I have a 2004 dodge 2500 with the Cummings HO would like to know what chip or performance programmer is the best to put on the truck. I will have 100,000 soon and that is when my wife is going to let me put it on. Also the truck seems to have lost the git up and go power that it had when I bought it. Any thoughts 



Thanks everyone


----------



## Argo (May 21, 2004)

I have had my edge for 50+k miles and still love it. no problems to date.


----------



## bowed up (Apr 1, 2007)

superchip flashpaq
have it in a 06 dodge cummins and it is awesome and simple


----------



## Blue Water Ho (May 21, 2004)

I would use the Smarty or PPE in a progamer, but if you want flat out power the bully dog triple dog with scary larry is the ticket. Though expect to need a fully built trans.

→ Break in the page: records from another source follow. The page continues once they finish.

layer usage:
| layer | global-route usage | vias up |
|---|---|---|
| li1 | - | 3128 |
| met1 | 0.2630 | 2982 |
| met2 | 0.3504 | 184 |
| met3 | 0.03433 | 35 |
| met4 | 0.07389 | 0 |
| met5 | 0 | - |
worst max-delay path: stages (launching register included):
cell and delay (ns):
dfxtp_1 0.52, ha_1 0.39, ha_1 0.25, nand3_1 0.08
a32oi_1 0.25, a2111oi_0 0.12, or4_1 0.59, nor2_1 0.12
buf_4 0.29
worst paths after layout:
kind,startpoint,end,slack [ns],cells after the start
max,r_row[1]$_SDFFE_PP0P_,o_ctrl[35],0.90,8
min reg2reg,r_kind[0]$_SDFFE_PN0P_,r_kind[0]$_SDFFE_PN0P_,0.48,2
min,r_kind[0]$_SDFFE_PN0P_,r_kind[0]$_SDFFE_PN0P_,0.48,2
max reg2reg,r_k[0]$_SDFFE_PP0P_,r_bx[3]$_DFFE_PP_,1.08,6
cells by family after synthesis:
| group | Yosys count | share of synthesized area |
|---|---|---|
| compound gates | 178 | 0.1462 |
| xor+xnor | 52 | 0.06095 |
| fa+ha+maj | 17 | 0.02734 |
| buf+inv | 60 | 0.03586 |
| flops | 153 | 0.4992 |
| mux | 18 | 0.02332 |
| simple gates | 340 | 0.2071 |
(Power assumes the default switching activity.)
### config.mk
export PLATFORM = sky130hd
export DESIGN_NAME = cso_locate
export DESIGN_NICKNAME = d
export VERILOG_FILES = /design/src/rtl/cso_pkg.sv /design/src/rtl/cso_locate.sv
export SDC_FILE = /design/constraint.sdc
export NUM_CORES = 1
export LEC_CHECK = 0
export ABC_AREA = 1
export BUFFER_PORTS_ARGS = -buffer_cell sky130_fd_sc_hd__buf_4
export CORE_AREA = 2 2 89 91
export DETAILED_ROUTE_END_ITERATION = 10
export DIE_AREA = 0 0 91 93
export PLACE_DENSITY = 0.65
export SLEW_MARGIN = 30
export SYNTH_ARGS = -nofsm -noshare
export SYNTH_HDL_FRONTEND = slang
export SYNTH_SLANG_ARGS = --single-unit
### constraint.sdc
create_clock -name vclk -period 5.85
set_clock_uncertainty 0.2 [all_clocks]
set_input_delay 0.585 -clock vclk [all_inputs]
set_output_delay 0.585 -clock vclk [all_outputs]
set_load 0.005 [all_outputs]
### src/rtl/cso_pkg.sv
`timescale 1ns / 1ps
// ----------------------------------------------------------------------------
// cso_pkg
// Types, sizes, codes and the arrow sprite shared by the cursor overlay block.
// ----------------------------------------------------------------------------
package cso_pkg;

    // Frame and sprite geometry
    localparam int MAX_WIDTH   = 256;
    localparam int MAX_HEIGHT  = 256;
    localparam int SPRITE_W    = 12;
    localparam int SPRITE_H    = 19;
    localparam int CELLS       = SPRITE_W * SPRITE_H;
    localparam int FRAME_DEPTH = MAX_WIDTH * MAX_HEIGHT;
    localparam int FRAME_AW    = $clog2(FRAME_DEPTH);
    localparam int PATCH_AW    = $clog2(CELLS);
    localparam int XW          = $clog2(MAX_WIDTH);
    localparam int YW          = $clog2(MAX_HEIGHT);
    localparam int COL_W       = $clog2(SPRITE_W);
    localparam int ROW_W       = $clog2(SPRITE_H);

    // Field widths
    localparam int DIM_W      = 9;
    localparam int PIX_W      = 32;
    localparam int COORD_W    = 16;
    localparam int WALK_W     = COORD_W + 1;
    localparam int CFG_IDX_W  = 2;

    localparam logic [PIX_W-1:0] BORDER_COLOR = 32'h0000_0000;
    localparam logic [PIX_W-1:0] FILL_RESET   = 32'hFFFF_FFFF;
    localparam logic [DIM_W-1:0] DIM_RESET    = 9'd256;

    // Request codes
    typedef enum logic [1:0] {
        REQ_WRITE  = 2'd0,
        REQ_READ   = 2'd1,
        REQ_MOVE   = 2'd2,
        REQ_FORGET = 2'd3
    } t_req_kind;

    // Register indexes
    typedef enum logic [CFG_IDX_W-1:0] {
        CFG_WIDTH  = 2'd0,
        CFG_HEIGHT = 2'd1,
        CFG_FILL   = 2'd2
    } t_cfg_reg;

    // Sprite cell codes
    typedef enum logic [1:0] {
        CELL_CLEAR  = 2'd0,
        CELL_BORDER = 2'd1,
        CELL_FILL   = 2'd2
    } t_cell;

    // Sequencer states
    typedef enum logic [2:0] {
        ST_CLEAR,
        ST_IDLE,
        ST_PIX,
        ST_RESTORE,
        ST_FLUSH,
        ST_SAVE,
        ST_DRAW,
        ST_RESP
    } t_state;

    typedef struct packed {
        t_req_kind                  req_type;
        logic signed [COORD_W-1:0]  pos_x;
        logic signed [COORD_W-1:0]  pos_y;
        logic [PIX_W-1:0]           pixel_value;
    } t_req;

    typedef struct packed {
        logic [PIX_W-1:0] read_value;
        logic             in_screen;
    } t_res;

    // Sequencer to datapath control word
    typedef struct packed {
        logic                       clr_en;
        logic [FRAME_AW-1:0]        clr_addr;
        logic                       pix_wr;
        logic                       pix_rd;
        logic                       rest_en;
        logic                       save_en;
        logic                       draw_en;
        logic [PATCH_AW-1:0]        cell_k;
        t_cell                      code;
        logic                       resp;
        logic signed [WALK_W-1:0]   cx;
        logic signed [WALK_W-1:0]   cy;
    } t_ctrl;

    // Arrow sprite, two bits per cell, column 0 in the top bits
    localparam logic [2*SPRITE_W-1:0] SHAPE [SPRITE_H] = '{
        24'b01_00_00_00_00_00_00_00_00_00_00_00,
        24'b01_01_00_00_00_00_00_00_00_00_00_00,
        24'b01_10_01_00_00_00_00_00_00_00_00_00,
        24'b01_10_10_01_00_00_00_00_00_00_00_00,
        24'b01_10_10_10_01_00_00_00_00_00_00_00,
        24'b01_10_10_10_10_01_00_00_00_00_00_00,
        24'b01_10_10_10_10_10_01_00_00_00_00_00,
        24'b01_10_10_10_10_10_10_01_00_00_00_00,
        24'b01_10_10_10_10_10_10_10_01_00_00_00,
        24'b01_10_10_10_10_10_10_10_10_01_00_00,
        24'b01_10_10_10_10_10_10_10_10_10_01_00,
        24'b01_10_10_10_10_10_01_01_01_01_01_00,
        24'b01_10_10_01_10_10_01_00_00_00_00_00,
        24'b01_10_01_00_01_10_10_01_00_00_00_00,
        24'b01_01_00_00_01_10_10_01_00_00_00_00,
        24'b01_00_00_00_00_01_10_10_01_00_00_00,
        24'b00_00_00_00_00_01_10_10_01_00_00_00,
        24'b00_00_00_00_00_00_01_01_00_00_00_00,
        24'b00_00_00_00_00_00_00_00_00_00_00_00
    };

    // Sprite lookup for one cell
    function automatic t_cell shape_cell(input logic [ROW_W-1:0] row,
                                         input logic [COL_W-1:0] col);
        logic [2*SPRITE_W-1:0] bits;
        logic [1:0]            raw;
        t_cell                 code;
        bits = '0;
        raw  = '0;
        if (row < ROW_W'(SPRITE_H)) begin
            bits = SHAPE[row];
        end
        if (col < COL_W'(SPRITE_W)) begin
            raw = bits[2*(SPRITE_W-1-int'(col)) +: 2];
        end
        case (raw)
            CELL_BORDER: code = CELL_BORDER;
            CELL_FILL:   code = CELL_FILL;
            default:     code = CELL_CLEAR;
        endcase
        return code;
    endfunction

endpackage

### src/rtl/cso_locate.sv
`timescale 1ns / 1ps
// ----------------------------------------------------------------------------
// cso_locate
// Shared address unit: screen clip test and frame index y * width + x.
// ----------------------------------------------------------------------------
module cso_locate (
    input  logic signed [cso_pkg::WALK_W-1:0]  i_x,
    input  logic signed [cso_pkg::WALK_W-1:0]  i_y,
    input  logic [cso_pkg::DIM_W-1:0]          i_w,
    input  logic [cso_pkg::DIM_W-1:0]          i_h,
    output logic                               o_inside,
    output logic [cso_pkg::FRAME_AW-1:0]       o_idx
);

    localparam int PW = cso_pkg::YW + cso_pkg::DIM_W;

    logic [cso_pkg::WALK_W-1:0] ux;
    logic [cso_pkg::WALK_W-1:0] uy;
    logic [PW-1:0]              prod;

    assign ux = i_x;
    assign uy = i_y;

    // Clip against the effective screen (negative coordinates fail the sign test)
    assign o_inside = !ux[cso_pkg::WALK_W-1] && !uy[cso_pkg::WALK_W-1]
                   && (ux < cso_pkg::WALK_W'(i_w)) && (uy < cso_pkg::WALK_W'(i_h));

    // Row-major index; only meaningful when inside
    assign prod  = PW'(uy[cso_pkg::YW-1:0]) * PW'(i_w);
    assign o_idx = cso_pkg::FRAME_AW'(prod + PW'(ux[cso_pkg::XW-1:0]));

endmodule

-- Word level (Yosys, flattened, before mapping)
Cells that the tools add are included.
- flip-flop bits (word level): 0
- bits in latches: 0
- memory bits (writable): 0
- ROM bits: 0
- input bits: 52
- output and inout bits: 17
- logic and storage cells: 9
- memories: 0
- add/sub/neg operators: 1
- multiply operators: 1
- divide/modulo/power cells: 0
- magnitude comparators: 2
- equal/unequal tests: 0
- shift operators: 0
- muxes and demuxes: 0
- bitwise gates (word level): 0
- reduce and logical (&&, ||, !) cells: 5
- operators by type and width (operator ; count):
    $lt A17 B9 Y1 ; 2
    $add A16 B8 Y16 ; 1
    $mul A8 B9 Y16 ; 1
    $logic_and A1 B1 Y1 ; 3
    $logic_not A1 Y1 ; 2

-- Depth between registers and ports, before layout
Gate-level depths: netlist of run 1.
- depth in word-level cells: 4
- depth in mapped cells: 20
- mapped depth without buffers: 19

-- Least setup slack after synthesis of run 1
OpenSTA, ideal clock, no wires.
- path kind: input port to output port
- from: input i_y[6] (netlist bit)
- to: output o_idx[14] (netlist bit)
- arrival: 4.062 ns
- data required time: 5.065 ns
- setup slack: 1.003 ns
- stages on the path: 16
- buffers on the path: 1
- cells stage by stage: clkbuf_1 nand2_1 fa_1 fa_1 inv_1 fa_1 inv_1 fa_1 inv_1 ha_1 a21oi_1 nor2_1 o21ai_0 nand3_1 nand2_1 nand2_1
- longest elaborated chain between the ends: 2
- RTL lines (what ; RTL line ; text):
    start, declared ; cso_locate.sv:8 ; input logic signed [cso_pkg::WALK_W-1:0] i_y,
    $mul A8 B9 Y16 ; cso_locate.sv:29 ; assign prod = PW'(uy[cso_pkg::YW-1:0]) * PW'(i_w);
    $add A16 B8 Y16 ; cso_locate.sv:30 ; assign o_idx = cso_pkg::FRAME_AW'(prod + PW'(ux[cso_pkg::XW-1:0]));
    end, declared ; cso_locate.sv:12 ; output logic [cso_pkg::FRAME_AW-1:0] o_idx
Every way passes these cells.

-- Final worst setup path of run 1
- from: input i_y[7] (netlist bit)
- to: output o_idx[14] (netlist bit)
The elaborated chain is that of the path after synthesis.

==> metrics.cfg, run 1 <==
[cts]
postCtsResizedCells=0
cts_hold_buf=0
postCtsSetupBuffers=0

[power_and_ir_drop]
p_int_w=0.000525
cellLeakagePower_nw=2.63
comb_power_share_pct=100.0
sw_frac_of_total_pct=53.7
p_seq_share_pct=0
power.density_nw_per_um2=294
ir_drop_mv=0.197
switchingPower_w=0.000610
clkPwrFrac_pct=0

[floorplanning]
die_w_um=91
die_area_um2=8460
core-area_um2=7530
io_pins=69
start_util_pct=43.6
fp-row-count=32
die_y_um=93

[route]
vias=3038
firstDrtPassIters=4
detail-route-antenna-nets=0
via_per_inst=4.60
wire_per_inst_um=10.7
wirelength_um=7030
remaining_drc_errors=0
drt-initial-drc-count=72

[grt]
grt.overflow.total=0
grt.total_usage_pct=17.0
grt_pass1_vias=2983
grt_max_degree=11
antenna_found_initial=0
grt_pass1_wl_um=12400

[cells_and_area]
final_cell_mix=169 x inv_1, 137 x nand2_1, 69 x buf_4, 52 x ha_1, 49 x fa_1
clock_buffers=0
final_nets=713
multi_input_area_um2=2580
insertedDiodeCount=0
design.seq.count=0
final_common_cell=inv_1
seq_area_um2=0
fill_cells=839
drive_gt1_share_pct=12.7
fin_area_um2=3860
syn2layout_area_growth_pct=17.6

[timing]
slew-limit-headroom_pct=80.1
finalSetupViolations=0
timing.hold.ws_ns=1.28
worst_pin_slew_ns=0.295
post-route-period-util_pct=87.4
tns_ns=0
finalCriticalPeriod_ns=5.12
slew_viol_final=0
hold_viol_final=0
max_freq_ghz=0.196
rsz0062_at_grt=false

[worst_setup_path]
cp.required_ns=5.07
path_class=input pin to output pin
crit_arrival_ns=4.33
critPathMaxFanout=10
start_kind=input pin
end_kind=output pin
cp-startpoint=i_y[7]

[placed_design]
dpl_cell_area_um2=3860
dp_hpwl_um=6330
gp_congestion=0.809
io_buffer_count=69

[run_status]
status=completed

[synth]
synth.largest_area_cell=fa_1
synth_fp_nets=659
synth_area_per_cell_um2=6.49
synth_cells=506
synth_top_area_share_pct=29.9
ys_top_cells_by_area=fa_1 30%, ha_1 20%, inv_1 19%
yosysSeqAreaShare_pct=0
synth_cell_types=16
yosysWarnings=0
netlist_area_um2=3280

[min_path]
holdPathStages=3
hold_start=i_x[0]
hp-class=input pin to output pin

[flow_run]
cap_violations=0

layout make-up:
type	instances	area share, %
inverter	169	16.4
timing repair buffer	69	13.4
multi-input combinational	320	66.9
tap	102	3.31
kinds of logic (layout without fill, tap and decap cells):
logic type	count (synthesis)	after routing	share of synthesized area (%)
AO/OA/AOI/OAI	25	25	4.19
XOR/XNOR	10	10	2.67
adder cells (fa/ha/maj)	101	101	49.7
buffers and inverters	186	238	21.4
AND/OR/NAND/NOR	184	184	22.1
metrics by stage:
step	utilization (%)	power, W	setup WS (ns)	std cells
final	51.3	0.00113	0.735	660
after global routing	51.3	0.00132	0.505	660
after CTS	51.3	0.00116	0.748	660
after floorplan	-	0.000743	1.00	506
after detailed placement	51.3	0.00115	0.754	660
after global placement	51.3	0.00115	0.772	660
critical path: stages:
cell and delay [ns]:
buf_4 0.15, nand2_1 0.09, fa_1 0.51, fa_1 0.54, inv_1 0.05, fa_1 0.52
inv_1 0.05, fa_1 0.53, inv_1 0.04, ha_1 0.33, a21oi_1 0.21, nor2_1 0.08
o21ai_0 0.27, nand3_1 0.12, nand2_1 0.08, nand2_1 0.04, buf_4 0.12
final timing paths:
check,to,slack [ns]
max,o_idx[14],0.73
min,o_idx[0],1.28
power by group through the flow:
| stage | sequential (W) | combinational [W] | clock [W] |
|---|---|---|---|
| after global routing | 0 | 0.00132 | 0 |
| after CTS | 0 | 0.00116 | 0 |
| after global placement | 0 | 0.00115 | 0 |
| after detailed placement | 0 | 0.00115 | 0 |
| after floorplan | 0 | 0.000743 | 0 |
| final | 0 | 0.00113 | 0 |
synthesized netlist by cell type (5+ instances only):
cell	instances
nor2_1	28
ha_1	52
nand3_1	12
xor2_1	6
nand4_1	6
a21oi_1	16
o21ai_0	5
fa_1	49
nand2_1	137
inv_1	169
clkbuf_1	13
per-layer routing:
metal	wire (µm)	up-vias	global-route usage (%)	part of all wire, %
met4	0	0	0	0
met2	3710	68	32.3	53
met5	0	-	0	0
met3	327	0	0.725	4.7
met1	2990	1424	22.8	43
li1	-	1546	-	-
Power figures use the tool's default switching activity.
==> run 2: changes to the inputs <==
--- a/config.mk
+++ b/config.mk
@@ -9,7 +9,6 @@
 export BUFFER_PORTS_ARGS = -buffer_cell sky130_fd_sc_hd__buf_4
-export CORE_AREA = 2 2 89 91
+export CORE_AREA = 2 2 108 110
 export DETAILED_ROUTE_END_ITERATION = 10
-export DIE_AREA = 0 0 91 93
-export PLACE_DENSITY = 0.65
-export SLEW_MARGIN = 30
+export DIE_AREA = 0 0 110 112
+export PLACE_DENSITY = 0.47
 export SYNTH_ARGS = -nofsm -noshare
--- a/constraint.sdc
+++ b/constraint.sdc
@@ -4,2 +4,2 @@
 set_output_delay 0.585 -clock vclk [all_outputs]
-set_load 0.005 [all_outputs]
+set_load 0.05 [all_outputs]
==> run 2 against run 1 <==
  * Via count fell by 0.49%
  * Sequential share of layout area did not move
  * Count of clock-buffer cells in the layout did not move
  * Die area rose by 46%
  * Utilization fell by 16 points
  * Critical path depth fell by 1
  * Final cell count rose by 6.2%
  * Final area rose by 1.3%
  * Critical path type unchanged
==> metrics.cfg, run 2 (synthesized netlist as in run 1, its figures left out) <==
[placed_design]
io_buffer_count=69
dpl_cell_area_um2=3910
gp_congestion=0.858
dp_hpwl_um=6780

[cells_and_area]
syn2layout_area_growth_pct=19.1
design.seq.count=0
drive_gt1_share_pct=12.7
final_cell_mix=169 x inv_1, 137 x nand2_1, 69 x buf_4, 52 x ha_1, 49 x fa_1
insertedDiodeCount=0
final_common_cell=inv_1
clock_buffers=0
fin_area_um2=3910
final_nets=713
seq_area_um2=0

[worst_setup_path]
cp.required_ns=5.07
start_kind=input pin
endpoint=o_idx[14]
cp-startpoint=i_y[7]
path_class=input pin to output pin
crit_arrival_ns=4.37
end_kind=output pin
critPathMaxFanout=10

[route]
firstDrtPassIters=4
drt-initial-drc-count=126
remaining_drc_errors=0
wire_per_inst_um=10.8
vias=3023
wirelength_um=7560
detail-route-antenna-nets=0
via_per_inst=4.31

[power_and_ir_drop]
power.density_nw_per_um2=430
ir_drop_mv=0.495
cellLeakagePower_nw=2.63

[timing]
finalCriticalPeriod_ns=5.15
worst_pin_slew_ns=0.336
slew_viol_final=0
slew-limit-headroom_pct=77.4
finalSetupViolations=0
post-route-period-util_pct=88.1
max_freq_ghz=0.194
hold_viol_final=0
tns_ns=0
rsz0062_at_grt=false

[grt]
grt_pass1_vias=2935
grt_max_degree=11
grt.total_usage_pct=12.5
grt.overflow.total=0
grt_pass1_wl_um=12800
antenna_found_initial=0

[cts]
cts_hold_buf=0
postCtsResizedCells=0
postCtsSetupBuffers=0

[min_path]
hold_start=i_x[0]
hp-class=input pin to output pin

[floorplanning]
core-area_um2=11200
io_pins=69
die_y_um=112
die_w_um=110
die_area_um2=12300
start_util_pct=29.4
fp-row-count=39

[flow_run]
cap_violations=0

[run_status]
status=completed

==> run 2: cell counts in the layout (fill, tap and decap cells not counted) <==
No cell type changed its count.
==> run 2: per-layer routing <==
| layer | vias up | routed length (µm) | track usage [%] |
|---|---|---|---|
| li1 | 1542 | - | - |
| met1 | 1436 | 3300 | 17.2 |
| met2 | 45 | 4030 | 23.1 |
| met3 | 0 | 223 | 0.176 |
| met4 | 0 | 0 | 0 |
| met5 | - | 0 | 0 |
==> run 2: report_power, final <==
part,total [W],switching (W),internal (W)
logic,0.00168,0.00114,0.000542
registers,0,0,0
clock network,0,0,0
total,0.00168,0.00114,0.000542
==> run 2: cell type report <==
cell class / instances / area (µm²)
inverters: 169 / 634
well taps: 143 / 179
multi-input cells: 320 / 2580
repair buffers: 69 / 518
fillers: 1252 / 7260
==> run 2: worst min path at each step <==
stage	cells after the start	slack (ns)	to
6_report	3	1.36	o_idx[0]
3_5_place_dp	3	1.36	o_idx[0]
5_1_grt	3	1.39	o_idx[0]
4_1_cts	3	1.36	o_idx[0]
2_1_floorplan	3	1.25	o_inside
3_3_place_gp	3	1.36	o_idx[0]
==> run 2: metrics by stage <==
step	hold slack, ns	total power, W	utilization (%)	setup slack (ns)	cells
5_1_grt	1.39	0.00186	35.0	0.436	701
6_report	1.36	0.00168	35.0	0.697	701
4_1_cts	1.36	0.00172	35.0	0.662	701
2_1_floorplan	1.25	0.00127	-	0.425	506
3_3_place_gp	1.36	0.00171	35.0	0.703	701
3_5_place_dp	1.36	0.00171	35.0	0.676	701
==> run 2: worst max-delay path, stage by stage <==
cell and delay [ns]:
buf_4 0.16, nand2_1 0.09, fa_1 0.51, fa_1 0.56, inv_1 0.06, fa_1 0.52
inv_1 0.05, fa_1 0.53, inv_1 0.04, ha_1 0.33, a21oi_1 0.21, nor2_1 0.08
o21ai_0 0.24, nand4_1 0.12, nand2_1 0.09, buf_4 0.19
==> run 3: changes to the inputs <==
Settings changed: RECOVER_POWER from default to 50.
==> run 3 against run 2 <==
  * Count of clock-buffer cells in the layout is the same
  * Sequential share of layout area is the same
  * Via count is the same
  * Critical path depth is the same
  * Utilization shrank 0.24 points
  * Final area shrank 0.67%
  * Combinational power is essentially flat
  * Fmax is essentially flat
  * Wire length is essentially flat
  * Power shrank 1.6%
  * Final cell count is the same
  * Worst setup slack is essentially flat
==> metrics.cfg, run 3 (synthesized netlist as in run 1, its figures left out) <==
[run_status]
status=completed

[timing]
worst_pin_slew_ns=0.602
tns_ns=0
post-route-period-util_pct=88.1
max_freq_ghz=0.194
slew_viol_final=0
finalSetupViolations=0
rsz0062_at_grt=false
finalCriticalPeriod_ns=5.15
slew-limit-headroom_pct=60.0
hold_viol_final=0

[worst_setup_path]
critPathMaxFanout=10
critical_path_depth=16
critPathMaxStageDelay_ns=0.56
start_kind=input pin
slowest_stage=fa_1
crit_family=adder cells
crit_top_cell=fa_1
path_class=input pin to output pin
path_buf_inv=5
crit_chain=buf_4 > nand2_1 > fa_1 > fa_1 > inv_1 > fa_1 > inv_1 > fa_1 > inv_1 > ha_1 > a21oi_1 > nor2_1 > o21ai_0 > nand4_1 > nand2_1 > buf_4
cp.required_ns=5.07
crit_arrival_ns=4.37
end_kind=output pin

[placed_design]
dp_hpwl_um=6780
dpl_cell_area_um2=3910
dp_cells=701
io_buffer_count=69
gp_congestion=0.858

[min_path]
hp-class=input pin to output pin
hold_start=i_x[16]
holdPathStages=5
min_to=o_inside

[cells_and_area]
seq_area_um2=0
finalNonFillerCells=701
syn2layout_area_growth_pct=18.3
drive_gt1_share_pct=11.5
clock_buffers=0
final_cell_mix=169 x inv_1, 137 x nand2_1, 62 x buf_4, 52 x ha_1, 49 x fa_1
design.seq.count=0
fin_area_um2=3890
final_nets=713
fill_cells=1258
final_common_cell=inv_1
insertedDiodeCount=0

[grt]
grt_pass1_wl_um=12800
grtUsageMet2_pct=23.1
grt_max_degree=11
grt.overflow.total=0
grt_use_met1_pct=17.2
grt_use_met3_pct=0.176
grt_pass1_vias=2935
grt.busiest_layer=met2
grt.total_usage_pct=12.5
antenna_found_initial=0

[route]
detail-route-antenna-nets=0
wire_per_inst_um=10.8
vias=3023
wirelength_um=7560
via_per_inst=4.31
drt-initial-drc-count=128
remaining_drc_errors=0
firstDrtPassIters=4

[flow_run]
cap_violations=0

[power_and_ir_drop]
ir_drop_mv=0.495
cellLeakagePower_nw=2.60
power.density_nw_per_um2=426

[floorplanning]
die_area_um2=12300
io_pins=69
fp-row-count=39
start_util_pct=29.4
core-area_um2=11200
die_w_um=110
die_y_um=112

[cts]
postCtsResizedCells=0
cts_hold_buf=0
postCtsSetupBuffers=0

[run 3: changes by cell type in the layout (fill, tap and decap cells not counted), sizes merged]
cell    delta
clkbuf     +7
buf        -7
[run 3: layout make-up]
cell class	count	area, µm²	share of cell area [%]
repair buffers	69	492	12.7
inverters	169	634	16.3
well taps	143	179	4.60
multi-input cells	320	2580	66.4
[run 3: where the power goes]
part,switching [W],leakage [nW],total (W),internal (W)
logic,0.00114,2.60,0.00166,0.000517
clock network,0,0,0,0
registers,0,0,0,0
[run 3: worst min-delay path: cells and delay by family]
kind | cells | cell delay, ns
buffers and inverters | 2 | 0.36
AND/OR/NAND/NOR | 3 | 0.17
[run 3: how the worst max path moves through the flow]
stage / slack (ns) / startpoint / end
5_1_grt: 0.44 / i_y[7] / o_idx[14]
3_3_place_gp: 0.70 / i_y[7] / o_idx[14]
2_1_floorplan: 0.42 / i_y[6] / o_idx[8]
6_report: 0.70 / i_y[7] / o_idx[14]
4_1_cts: 0.66 / i_y[7] / o_idx[15]
3_5_place_dp: 0.68 / i_y[7] / o_idx[15]
[run 3: metal layers]
layer	routed length (µm)	share of wire (%)
met1	3290	44
met2	4030	53
met3	235	3.1
met4	0	0
met5	0	0
[run 3: metrics by stage]
stage | hold slack [ns] | setup WS, ns | util (%) | total power [W]
floorplan | 1.25 | 0.425 | - | 0.00127
global placement | 1.36 | 0.703 | 35.0 | 0.00171
detailed placement | 1.36 | 0.676 | 35.0 | 0.00171
CTS | 1.36 | 0.662 | 35.0 | 0.00172
global route | 1.55 | 0.436 | 34.8 | 0.00183
finish | 1.51 | 0.697 | 34.8 | 0.00166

Personally I will be going with the Edge juice w/ Att hot Vers. I have had my eye on the TST w/ remote also, but I think Edge will get my buisiness.


----------



## Shaggy (Jun 23, 2005)

Edge for sure. I dont have a cummins but I got it on my max and love it!!


----------



## Blue Water Ho (May 21, 2004)

Sorry I just reread youre post, do you have an '04 or an '04.5?


----------



## chasingtail (Mar 26, 2006)

not sure??


----------



## Blue Water Ho (May 21, 2004)

Ok, that makes a big difference. Look on the drivers side valve cover (white sticker) and see what the HP/TQ numbers are and post up. It will be 305 HP or 355 HP.


----------



## chasingtail (Mar 26, 2006)

305 hp


----------



## S-3 ranch (May 26, 2004)

i have the bull dog on mine i love the power / 455 on a dyno and 700+ torque , but is a pain to chang from tow to anything else


----------



## Blue Water Ho (May 21, 2004)

Ok since you have an '04 (305hp) bully dog makes a power pup and a triple dog. I had the triple dog on my '03 (same as your '04) and did not like it. Another one to look at is the diablo sport tuner and puck, you cant beat the price either. People who I have heard from like the diablo predator.


----------



## chasingtail (Mar 26, 2006)

thanks for the info everyone let you how it turns out


----------